[Start of section]

Context: an optimization exercise on an open-source flow, tuned for small area, a short achievable clock period and few clock cycles per item. The choices shown serve that exercise and are no tape-out recipe.
Where RTL was checked, it was by simulation tests only, not by an equivalence proof against the original.
Power and IR drop assume default switching activity.

Design crc_link, start of the top module:
module crc_link (
  input  wire        clk,
  input  wire        rst,
  input  wire        cmd_valid,
  output wire        cmd_ready,
  input  wire [3:0]  cmd_code,
  input  wire [15:0] cmd_a,
  input  wire [7:0]  cmd_b,
  output reg         resp_valid,
  output reg         resp_ok,
  output reg  [15:0] resp_data,
  output wire        rx_req,
  input  wire        rx_valid,
  input  wire [7:0]  rx_data,
  input  wire        rx_end,
  output wire        tx_valid,
  output wire [7:0]  tx_data,
  input  wire        tx_ready,
  input  wire        tx_fail
);
For scale: roughly 2300 cells after synthesis, about 710 flip-flops, about 32000 um2 of cells after synthesis.
clock: 10.0 ns
lec_check: 0
cap_margin: 20
core_margin: 2
core_utilization: 60
cts_buf_list: sky130_fd_sc_hd__clkbuf_16
cts_cluster_diameter: 80
cts_cluster_size: 28
place_density: 0.7
slew_margin: 20
tns_end_percent: 100
standard.sh (not shown) runs the stock make flow with config.mk's settings and CLKGATE_MAP_FILE= SYNTH_SCRIPT=/design/flow/synth_recipe.tcl, a recipe that flattens the netlist after the stock synthesis.
==> flow/flow/run.sh <==
#!/bin/bash
# Standard layout, asking the timing repair for more setup margin.
set -euo pipefail
bash standard.sh SETUP_SLACK_MARGIN=7 finish > make_finish.log 2>&1
Then changed:
Settings changed: CTS_CLUSTER_DIAMETER 80 to 100, CTS_CLUSTER_SIZE 28 to 20.
Effect: Maximum frequency goes up by 2.1%. Via count rose by about 0.8%. Utilization rose by 0.28 points. Power is lower by 0.62%. Setup slack improves by 0.065 ns.
Function was not checked in any run of this note: the RTL went through the layout flow alone.

---

crc_link, a different RTL version from the one above (not shown whole).
For scale: about 2500 cells after synthesis, ~690 flip-flops.
// crc_link
module crc_link (
  input  wire        clk,
  input  wire        rst,
  input  wire        cmd_valid,
  output wire        cmd_ready,
  input  wire [3:0]  cmd_code,
  input  wire [15:0] cmd_a,
  input  wire [7:0]  cmd_b,
  output reg         resp_valid,
  output reg         resp_ok,
  output reg  [15:0] resp_data,
  output wire        rx_req,
  input  wire        rx_valid,
  input  wire [7:0]  rx_data,
  input  wire        rx_end,
  output wire        tx_valid,
  output wire [7:0]  tx_data,
  input  wire        tx_ready,
  input  wire        tx_fail
);
make LEC_CHECK=0 CAP_MARGIN=40 CORE_MARGIN=2 CORE_UTILIZATION=30 PLACE_DENSITY=0.5 SLEW_MARGIN=40 finish   # period 10.0 ns
run.sh (not shown) runs the stock make flow with config.mk's settings and CLKGATE_MAP_FILE= SYNTH_SCRIPT=/design/flow/synth_recipe.tcl, a recipe that flattens the netlist after the stock synthesis.
Stock flow here: none of the scripts above is used.
Then changed:
- ABC_CLOCK_PERIOD_IN_PS: unset -> 3000
- CAP_MARGIN: 40 -> 10
- CORE_UTILIZATION: 30 -> 60
- PLACE_DENSITY: 0.5 -> 0.7
- SETUP_SLACK_MARGIN: unset -> 5
- SLEW_MARGIN: 40 -> 10
- TNS_END_PERCENT: unset -> 100
Result: The changed run passed the timing, design-rule and antenna checks. Design area shrinks by 2.6%. Synthesized area stays the same. Clock skew came out lower by 0.0082 ns. Register-to-register slack gets better by 0.63 ns. Clock-buffer cell count decreases by 5. Synthesized cell count does not change. Clock power came out lower by 10%. Total power came out lower by 4.5%. Setup slack gets better by 0.63 ns. Via count is higher by 3.0%. Sequential power stays flat.
Then changed:
- ABC_CLOCK_PERIOD_IN_PS: 3000 -> 1500
After rerunning: Final area is unchanged; setup slack stays the same; wire length stays the same; via count stays the same.
Then changed:
- ABC_CLOCK_PERIOD_IN_PS: 1500 -> unset
- SETUP_SLACK_MARGIN: 5 -> unset
- TNS_END_PERCENT: 100 -> unset
Result:
- cell area came out lower by 1.6%
- utilization came out lower by 1.1 points
- routed wire length came out lower by 0.65%
- non-clock buffer count came out lower by 21
- cell count came out lower by 0.62%
- setup slack gets worse by 0.85 ns
- synthesized area is unchanged
- sequential cell count is unchanged
No run of this note included a check of the RTL's function; only the layout flow was run.

---

== rev 12 ==
Another version of the RTL of crc_link (not shown whole).
For scale: ~2,300 cells after synthesis, about 690 flip-flops, roughly 72 I/O pins, ~32,000 µm² of cells after synthesis.
Settings: LEC_CHECK=0, CAP_MARGIN=20, CORE_MARGIN=2, CORE_UTILIZATION=60, CTS_BUF_LIST=sky130_fd_sc_hd__clkbuf_16, CTS_CLUSTER_DIAMETER=100, CTS_CLUSTER_SIZE=20, PLACE_DENSITY=0.7, SLEW_MARGIN=20, TNS_END_PERCENT=100; clock period 10.0 ns.
standard.sh (not shown) runs the stock make flow with config.mk's settings and CLKGATE_MAP_FILE= SYNTH_SCRIPT=/design/flow/synth_recipe.tcl, a recipe that flattens the netlist after the stock synthesis.
==> flow/flow/run.sh <==
#!/bin/bash
# Standard layout, asking the timing repair for more setup margin.
set -euo pipefail
bash standard.sh SETUP_SLACK_MARGIN=7 SETUP_REPAIR_SEQUENCE=unbuffer,sizedown,sizeup,swap,buffer finish > make_finish.log 2>&1
Having completed the whole flow, rev 12 delivered a layout that passed the timing, design-rule and antenna checks.
Testbench counts of rev 12, summed over its fixed seeds: cycles 19,184, frames 256.
diff inputs: rev 12 => rev 13
- an added ABC_AREA of 1
==> flow/flow/run.sh <==
#!/bin/bash
# Standard layout, asking the timing repair for more setup margin.
set -euo pipefail
bash standard.sh SETUP_SLACK_MARGIN=7 finish > make_finish.log 2>&1
==> results.txt <==
- Rev 13 | stages: all done | timing, DRC, antenna: all pass
- Rev 13 has final area above what rev 12 had.
- Between rev 13 and rev 12, it is rev 13 whose layout-stage area growth over the synthesis result is lower, by 0.35 points.
- From rev 12 to rev 13 the numbers moved as follows: total power of the final layout now larger, pin slew with the least headroom to its limit now larger.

[End of section]

What you have to do
Write out exactly the lines above from the line with "- CAP_MARGIN: 40 -> 10" through the line with "- TNS_END_PERCENT: unset -> 100", both of them included, and leave out all other lines.

Task solution
- CAP_MARGIN: 40 -> 10
- CORE_UTILIZATION: 30 -> 60
- PLACE_DENSITY: 0.5 -> 0.7
- SETUP_SLACK_MARGIN: unset -> 5
- SLEW_MARGIN: 40 -> 10
- TNS_END_PERCENT: unset -> 100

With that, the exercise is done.